Assignment:
In the entries that follow, the line with "# under orfs/logs/." opens the range and the line with "core-area_um2 = 51500" closes it; repeat that range exactly, both lines included.

===== Given entries =====

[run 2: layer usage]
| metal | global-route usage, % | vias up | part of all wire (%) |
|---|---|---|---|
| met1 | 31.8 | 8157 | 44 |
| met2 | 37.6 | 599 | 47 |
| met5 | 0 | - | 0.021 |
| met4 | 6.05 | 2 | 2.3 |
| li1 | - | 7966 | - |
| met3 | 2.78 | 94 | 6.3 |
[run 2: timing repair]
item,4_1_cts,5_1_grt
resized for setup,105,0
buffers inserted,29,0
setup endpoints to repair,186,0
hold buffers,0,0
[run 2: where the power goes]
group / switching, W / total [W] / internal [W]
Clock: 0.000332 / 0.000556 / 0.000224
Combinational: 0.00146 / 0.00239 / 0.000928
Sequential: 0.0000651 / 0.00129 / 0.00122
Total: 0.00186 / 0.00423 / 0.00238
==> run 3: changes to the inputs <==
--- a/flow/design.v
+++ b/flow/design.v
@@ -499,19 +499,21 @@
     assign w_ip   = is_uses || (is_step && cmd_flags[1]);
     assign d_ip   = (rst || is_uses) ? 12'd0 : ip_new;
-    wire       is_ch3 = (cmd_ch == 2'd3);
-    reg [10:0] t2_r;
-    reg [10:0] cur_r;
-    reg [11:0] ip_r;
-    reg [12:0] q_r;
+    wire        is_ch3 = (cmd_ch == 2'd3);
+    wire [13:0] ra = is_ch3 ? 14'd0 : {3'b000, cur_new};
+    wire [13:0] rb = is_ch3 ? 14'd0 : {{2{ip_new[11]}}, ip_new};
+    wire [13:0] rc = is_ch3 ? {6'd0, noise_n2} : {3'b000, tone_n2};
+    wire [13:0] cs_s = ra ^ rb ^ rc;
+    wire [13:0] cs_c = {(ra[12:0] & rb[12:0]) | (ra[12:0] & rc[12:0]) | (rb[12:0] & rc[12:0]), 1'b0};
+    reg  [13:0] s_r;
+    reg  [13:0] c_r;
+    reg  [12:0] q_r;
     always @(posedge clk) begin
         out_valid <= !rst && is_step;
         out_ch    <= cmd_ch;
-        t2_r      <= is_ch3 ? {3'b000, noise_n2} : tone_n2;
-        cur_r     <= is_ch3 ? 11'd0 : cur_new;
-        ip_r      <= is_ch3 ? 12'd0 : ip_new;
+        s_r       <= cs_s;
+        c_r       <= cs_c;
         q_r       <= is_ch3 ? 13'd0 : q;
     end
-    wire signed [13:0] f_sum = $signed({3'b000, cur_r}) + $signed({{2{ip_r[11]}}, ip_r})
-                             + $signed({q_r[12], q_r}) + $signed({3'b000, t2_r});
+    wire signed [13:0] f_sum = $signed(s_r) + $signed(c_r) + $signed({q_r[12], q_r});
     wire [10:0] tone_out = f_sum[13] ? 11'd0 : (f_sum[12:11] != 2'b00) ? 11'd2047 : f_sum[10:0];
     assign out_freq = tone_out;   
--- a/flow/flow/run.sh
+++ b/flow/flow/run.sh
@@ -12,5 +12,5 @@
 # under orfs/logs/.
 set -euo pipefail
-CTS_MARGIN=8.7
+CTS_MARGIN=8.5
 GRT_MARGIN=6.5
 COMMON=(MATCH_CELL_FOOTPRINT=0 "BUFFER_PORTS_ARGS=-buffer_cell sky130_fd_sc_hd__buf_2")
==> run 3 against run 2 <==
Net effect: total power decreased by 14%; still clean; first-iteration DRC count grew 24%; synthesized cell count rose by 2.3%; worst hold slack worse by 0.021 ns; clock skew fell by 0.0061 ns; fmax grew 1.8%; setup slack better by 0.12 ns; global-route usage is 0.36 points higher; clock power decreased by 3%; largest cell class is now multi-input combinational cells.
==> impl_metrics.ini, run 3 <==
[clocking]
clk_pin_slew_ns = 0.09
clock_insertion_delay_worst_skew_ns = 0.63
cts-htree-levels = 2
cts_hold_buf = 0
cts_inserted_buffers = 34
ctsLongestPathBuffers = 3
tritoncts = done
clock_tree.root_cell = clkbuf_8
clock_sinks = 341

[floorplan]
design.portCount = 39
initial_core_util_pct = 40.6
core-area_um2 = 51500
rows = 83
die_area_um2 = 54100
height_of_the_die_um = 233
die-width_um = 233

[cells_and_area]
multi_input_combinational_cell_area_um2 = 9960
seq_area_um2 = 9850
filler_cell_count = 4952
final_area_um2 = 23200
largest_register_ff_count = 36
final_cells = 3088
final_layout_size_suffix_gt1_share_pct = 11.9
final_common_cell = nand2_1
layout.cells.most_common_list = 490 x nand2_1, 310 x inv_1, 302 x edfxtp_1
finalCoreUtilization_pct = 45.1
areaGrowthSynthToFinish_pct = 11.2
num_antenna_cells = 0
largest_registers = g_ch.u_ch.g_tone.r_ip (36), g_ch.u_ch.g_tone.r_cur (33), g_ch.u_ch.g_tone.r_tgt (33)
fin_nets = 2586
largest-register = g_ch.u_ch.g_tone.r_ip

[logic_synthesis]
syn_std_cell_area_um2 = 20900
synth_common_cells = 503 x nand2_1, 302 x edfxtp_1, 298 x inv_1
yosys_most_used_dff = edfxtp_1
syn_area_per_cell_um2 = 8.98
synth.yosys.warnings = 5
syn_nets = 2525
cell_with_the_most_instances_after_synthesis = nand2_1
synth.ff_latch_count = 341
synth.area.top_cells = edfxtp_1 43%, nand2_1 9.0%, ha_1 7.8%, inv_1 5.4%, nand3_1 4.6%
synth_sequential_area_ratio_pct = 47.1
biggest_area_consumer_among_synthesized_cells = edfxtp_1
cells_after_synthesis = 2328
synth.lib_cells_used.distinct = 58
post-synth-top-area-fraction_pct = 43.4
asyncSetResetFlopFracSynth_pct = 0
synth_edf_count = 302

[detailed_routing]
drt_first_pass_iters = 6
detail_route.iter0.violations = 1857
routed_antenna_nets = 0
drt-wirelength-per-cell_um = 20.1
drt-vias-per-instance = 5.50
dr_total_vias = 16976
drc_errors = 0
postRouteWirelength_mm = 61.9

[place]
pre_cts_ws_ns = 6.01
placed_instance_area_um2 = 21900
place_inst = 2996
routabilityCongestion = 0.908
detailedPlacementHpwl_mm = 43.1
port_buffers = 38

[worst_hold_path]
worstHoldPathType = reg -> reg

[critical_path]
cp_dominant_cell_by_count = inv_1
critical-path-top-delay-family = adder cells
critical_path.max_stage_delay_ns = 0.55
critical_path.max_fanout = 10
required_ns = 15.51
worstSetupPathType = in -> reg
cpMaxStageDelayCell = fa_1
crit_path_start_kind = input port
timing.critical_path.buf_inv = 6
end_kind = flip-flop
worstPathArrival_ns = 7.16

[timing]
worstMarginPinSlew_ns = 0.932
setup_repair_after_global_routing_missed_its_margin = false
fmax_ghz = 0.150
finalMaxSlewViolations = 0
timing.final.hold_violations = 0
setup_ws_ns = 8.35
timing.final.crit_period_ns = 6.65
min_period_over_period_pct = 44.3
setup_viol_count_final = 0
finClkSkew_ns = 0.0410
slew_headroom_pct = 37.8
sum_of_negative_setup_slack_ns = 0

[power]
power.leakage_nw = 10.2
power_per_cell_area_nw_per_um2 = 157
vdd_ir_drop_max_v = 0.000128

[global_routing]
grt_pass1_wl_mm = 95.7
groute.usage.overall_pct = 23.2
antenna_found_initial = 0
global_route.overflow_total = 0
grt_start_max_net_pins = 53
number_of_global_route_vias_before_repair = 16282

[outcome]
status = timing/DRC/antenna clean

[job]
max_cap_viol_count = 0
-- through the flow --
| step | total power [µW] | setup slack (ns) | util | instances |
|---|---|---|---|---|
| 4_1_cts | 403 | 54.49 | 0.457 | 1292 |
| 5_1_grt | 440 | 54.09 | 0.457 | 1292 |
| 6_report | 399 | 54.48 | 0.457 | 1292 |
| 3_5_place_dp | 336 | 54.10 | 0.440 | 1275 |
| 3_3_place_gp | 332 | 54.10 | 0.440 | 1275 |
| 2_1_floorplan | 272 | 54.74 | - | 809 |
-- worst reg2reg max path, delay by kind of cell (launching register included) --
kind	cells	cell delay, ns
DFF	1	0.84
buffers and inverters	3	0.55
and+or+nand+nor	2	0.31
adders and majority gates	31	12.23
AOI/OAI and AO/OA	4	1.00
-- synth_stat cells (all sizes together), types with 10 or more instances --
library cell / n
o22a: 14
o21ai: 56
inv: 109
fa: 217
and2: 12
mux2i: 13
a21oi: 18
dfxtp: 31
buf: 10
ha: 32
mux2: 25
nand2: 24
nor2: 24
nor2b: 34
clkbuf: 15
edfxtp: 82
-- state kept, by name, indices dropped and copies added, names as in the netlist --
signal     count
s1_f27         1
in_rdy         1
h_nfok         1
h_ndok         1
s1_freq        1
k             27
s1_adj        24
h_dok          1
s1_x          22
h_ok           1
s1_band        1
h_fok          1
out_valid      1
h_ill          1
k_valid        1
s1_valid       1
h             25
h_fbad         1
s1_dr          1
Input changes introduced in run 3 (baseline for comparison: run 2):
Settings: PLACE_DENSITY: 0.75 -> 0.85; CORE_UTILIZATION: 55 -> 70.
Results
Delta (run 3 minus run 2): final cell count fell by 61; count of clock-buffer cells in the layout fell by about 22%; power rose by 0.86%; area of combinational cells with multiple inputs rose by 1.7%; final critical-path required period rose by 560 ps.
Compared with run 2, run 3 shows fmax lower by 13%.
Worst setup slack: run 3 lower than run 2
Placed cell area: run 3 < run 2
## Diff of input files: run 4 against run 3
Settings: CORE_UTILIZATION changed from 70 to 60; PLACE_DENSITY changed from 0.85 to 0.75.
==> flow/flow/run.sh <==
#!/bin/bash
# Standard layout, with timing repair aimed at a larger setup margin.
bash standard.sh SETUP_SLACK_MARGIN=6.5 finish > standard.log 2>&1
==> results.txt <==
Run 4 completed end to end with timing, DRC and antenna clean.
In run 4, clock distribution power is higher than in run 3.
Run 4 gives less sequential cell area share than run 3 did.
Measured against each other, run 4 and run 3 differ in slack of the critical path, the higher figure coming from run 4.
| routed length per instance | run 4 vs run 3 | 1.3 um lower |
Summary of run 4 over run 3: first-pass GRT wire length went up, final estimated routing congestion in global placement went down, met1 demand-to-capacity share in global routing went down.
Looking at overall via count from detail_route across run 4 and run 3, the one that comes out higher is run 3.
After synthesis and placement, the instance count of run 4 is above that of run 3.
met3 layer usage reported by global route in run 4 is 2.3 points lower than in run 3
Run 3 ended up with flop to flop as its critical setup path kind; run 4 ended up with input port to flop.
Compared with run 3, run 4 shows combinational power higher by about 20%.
Source: an optimization exercise on an open RTL-to-GDS flow (aim: small area, a short achievable clock period and few clock cycles). Production flows keep margins and buffers that such runs may drop. Where RTL was checked, it was by simulation tests only, not by an equivalence proof against the original. Power and IR drop assume default switching activity.

oak:
## openblt_transport
module openblt_transport (
    input  wire         clk,
    input  wire         rst,             
    input  wire         cmd_valid,
    output wire         cmd_ready,
    input  wire [15:0]  cmd,
    input  wire [31:0]  arg_len,
    input  wire         dbuf_we,
    input  wire [255:0] dbuf_wdata,      
    output reg  [1:0]   status,
    output wire [31:0]  result,
    output wire [7:0]   pkt_len,
    output wire [255:0] pkt_data,        
    input  wire [31:0]  now_ms,
    input  wire [31:0]  now_tick,
    output reg          pf_rx_req,
    input  wire         pf_rx_valid,
    input  wire [7:0]   pf_rx_data,
    output reg          pf_tx_valid,
    output wire [7:0]   pf_tx_data,
    input  wire         pf_tx_done,
    input  wire         pf_tx_ok,
    output reg          mb_rx_req,
    input  wire         mb_rx_valid,
    input  wire [7:0]   mb_rx_data,
    output reg          mb_tx_valid,
    output reg          mb_tx_last,
    output wire [7:0]   mb_tx_data,
    input  wire         mb_tx_done,
    input  wire         mb_tx_ok,
    output reg          mb_de
);
clock: 10.0 ns
lec_check: 0
cap_margin: 20
core_margin: 2
core_utilization: 60
cts_cluster_diameter: 80
cts_cluster_size: 30
slew_margin: 20
standard.sh (not shown) runs the stock make flow with config.mk's settings and CLKGATE_MAP_FILE= SYNTH_SCRIPT=/design/flow/synth_recipe.tcl, a recipe that flattens the netlist after the stock synthesis.
==> flow/flow/run.sh <==
#!/bin/bash
set -euo pipefail
export BUFFER_PORTS_ARGS="-buffer_cell sky130_fd_sc_hd__buf_1"
export SETUP_SLACK_MARGIN="${FLOW_SETUP_MARGIN:-6.6}"
bash standard.sh > standard.log 2>&1
Testbench counts of oak, summed over its fixed seeds: cycles 67,156.
> inputs changed (oak -> pine)
==> flow/flow/run.sh <==
#!/bin/bash
set -euo pipefail
export BUFFER_PORTS_ARGS="-buffer_cell sky130_fd_sc_hd__buf_1"
export SETUP_SLACK_MARGIN="${FLOW_SETUP_MARGIN:-7.2}"
bash standard.sh > standard.log 2>&1
diff --git a/flow/config.mk b/flow/config.mk
--- a/flow/config.mk
+++ b/flow/config.mk
@@ -9,3 +9,3 @@
 export CORE_MARGIN = 2
-export CORE_UTILIZATION = 60
+export CORE_UTILIZATION = 50
 export CTS_CLUSTER_DIAMETER = 80
[summary]
Cmp pine vs oak: die area higher in pine. oak has a higher post-route clock period utilization than pine. NOTE cell count oak->pine increased by a little under 10%. oak was routed with fewer vias than pine. Comparing pine and oak, the higher maximum number of pins on one net before global-route repair is on oak.
### pine -> birch
==> flow/flow/run.sh <==
#!/bin/bash
set -euo pipefail
export BUFFER_PORTS_ARGS="-buffer_cell sky130_fd_sc_hd__buf_1"
export SETUP_SLACK_MARGIN="${FLOW_SETUP_MARGIN:-6.4}"
bash standard.sh > standard.log 2>&1
==> results.txt <==
- Summary of birch over pine: share of layout cells above drive strength 1 lower; portion of total power attributed to combinational logic lower; final design area excluding fillers lower; count of clock-buffer cells in the layout lower.
- Looking at setup slack, birch sits 130 ps lower than pine does.
- birch vs. pine: final cycle utilization of the critical path increased 1.3 points, sum of internal, switching and leakage power now smaller, sequential share of the synthesized area closely matched the old numbers, worst setup timing slack at the placement stage went up 51 ps, fraction of cell area in non-clock buffers decreased 6.0 points.


Another version of the RTL of openblt_transport (not shown whole).
Size in the first run: roughly 720 I/O pins, roughly 52000 µm² of cells after synthesis.
Settings: LEC_CHECK=0, CAP_MARGIN=20, CORE_MARGIN=2, CORE_UTILIZATION=50, CTS_CLUSTER_DIAMETER=80, CTS_CLUSTER_SIZE=30, SLEW_MARGIN=20, SYNTH_HIERARCHICAL=1; clock period 10.0 ns.
==> flow/flow/run.sh <==
#!/bin/bash
set -euo pipefail
export BUFFER_PORTS_ARGS="-buffer_cell sky130_fd_sc_hd__buf_1"
export SETUP_SLACK_MARGIN="${FLOW_SETUP_MARGIN:-6.7}"
bash standard.sh > standard.log 2>&1
Testbench counts at the start, summed over its fixed seeds: cycles 67,156.
==> next run, changes <==
CORE_UTILIZATION = 60   (was 50)
CTS_CLUSTER_DIAMETER = 60   (was 80)
CTS_CLUSTER_SIZE = 20   (was 30)
SYNTH_HIERARCHICAL = not set   (was 1)
Result: Setup slack gets better by 300 ps. Die area is lower by about a fifth. Worst hold slack is worse by 10 ps.


Starting RTL as in the previous note.
==> flow/config.mk <==
export PLATFORM = sky130hd
export DESIGN_NAME = openblt_transport
export DESIGN_NICKNAME = openblt_transport
export VERILOG_FILES = /design/flow/design.v
export SDC_FILE = /design/flow/constraint.sdc
export NUM_CORES = 4
export LEC_CHECK = 0
export CAP_MARGIN = 20
export CORE_MARGIN = 2
export CORE_UTILIZATION = 60
export CTS_CLUSTER_DIAMETER = 80
export CTS_CLUSTER_SIZE = 30
export SLEW_MARGIN = 20
==> flow/constraint.sdc <==
create_clock -name core_clock -period 10.0 [get_ports {clk}]
set_input_delay 2.0000 -clock core_clock [delete_from_list [all_inputs] [get_ports {clk}]]
set_output_delay 2.0000 -clock core_clock [all_outputs]
set_load 0.01 [all_outputs]
Scripts as last shown in full above: flow/flow/run.sh
Testbench counts at the start, summed over its fixed seeds: cycles 67,156.
Change:
- SYNTH_HIERARCHICAL: not set -> 1
=> Power climbs slightly. Wire length stays flat. Die area stays flat. Final area rises slightly.


Another version of the RTL of openblt_transport (not shown whole).
Size in the first run: ~4,100 cells after synthesis, about 720 I/O pins.
Settings: LEC_CHECK=0, CAP_MARGIN=20, CORE_MARGIN=2, CORE_UTILIZATION=60, CTS_CLUSTER_DIAMETER=80, CTS_CLUSTER_SIZE=30, SLEW_MARGIN=20, SYNTH_HIERARCHICAL=1; clock period 10.0 ns.
Scripts as last shown in full above: flow/flow/run.sh
The starting point went through all stages and came out clean.
Change:
- CORE_UTILIZATION: 60 -> 50
Synthesized cell count is unchanged.
Final area is higher by about 2%.
Register-to-register slack improves by 0.08 ns.
Worst hold slack barely changes.
Count of clock-buffer cells in the layout is lower by 3.
Synthesized area does not change.
Power is higher by about 1.2%.
Via count is higher by about 0.5%.
Sequential power is about the same.
Die area is higher by about 20%.
Critical path depth is higher by 6.
No run of this note included a check of the RTL's function; only the layout flow was run.

## port drivers added, routing unchanged
How much do the figures lean on ideal ports? The routed layouts below were timed once more, with nothing changed but the port constraints.
Step 1 sets driving cells, clkbuf_16 on the clock port and buf_2 on the other inputs (assumed; they add their load-dependent delay and slew).
Step 2 also shifts input and output timing later by t, the mid clock arrival at the registers, as if the neighbouring blocks saw the same clock.
Three values: no drivers, after step 1, after step 2; two values: the first two.
| run | shift t [ns] | slack for setup (ns) | latest minus earliest clock arrival (ns) | worst data-port slew with drivers (ns) |
|---|---|---|---|---|
| oak | 0.718 | 6.570 / 6.563 / 5.898 | 0.034 / 0.035 | 0.12 |
| pine | 0.778 | 6.605 / 6.544 / 5.889 | 0.043 / 0.043 | 0.13 |
| birch | 0.753 | 6.471 / 6.432 / 5.738 | 0.038 / 0.038 | 0.14 |
| the first run of note 2 | 0.770 | 6.404 / 6.441 / 5.671 | 0.048 / 0.049 | 0.12 |
| the second run of note 2 | 0.734 | 6.700 / 6.647 / 5.990 | 0.052 / 0.052 | 0.20 |
| the first run of note 3 | 0.716 | 6.696 / 6.642 / 6.019 | 0.037 / 0.037 | 0.16 |
| the second run of note 3 | 0.740 | 6.463 / 6.406 / 5.763 | 0.032 / 0.033 | 0.13 |
| the first run of note 4 | 0.740 | 6.711 / 6.639 / 6.054 | 0.041 / 0.041 | 0.13 |
| the second run of note 4 | 0.785 | 6.684 / 6.654 / 5.961 | 0.052 / 0.052 | 0.15 |
After both steps setup and hold are still met in every run listed.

=====

Response for this exercise:
 # under orfs/logs/.
 set -euo pipefail
-CTS_MARGIN=8.7
+CTS_MARGIN=8.5
 GRT_MARGIN=6.5
 COMMON=(MATCH_CELL_FOOTPRINT=0 "BUFFER_PORTS_ARGS=-buffer_cell sky130_fd_sc_hd__buf_2")
==> run 3 against run 2 <==
Net effect: total power decreased by 14%; still clean; first-iteration DRC count grew 24%; synthesized cell count rose by 2.3%; worst hold slack worse by 0.021 ns; clock skew fell by 0.0061 ns; fmax grew 1.8%; setup slack better by 0.12 ns; global-route usage is 0.36 points higher; clock power decreased by 3%; largest cell class is now multi-input combinational cells.
==> impl_metrics.ini, run 3 <==
[clocking]
clk_pin_slew_ns = 0.09
clock_insertion_delay_worst_skew_ns = 0.63
cts-htree-levels = 2
cts_hold_buf = 0
cts_inserted_buffers = 34
ctsLongestPathBuffers = 3
tritoncts = done
clock_tree.root_cell = clkbuf_8
clock_sinks = 341

[floorplan]
design.portCount = 39
initial_core_util_pct = 40.6
core-area_um2 = 51500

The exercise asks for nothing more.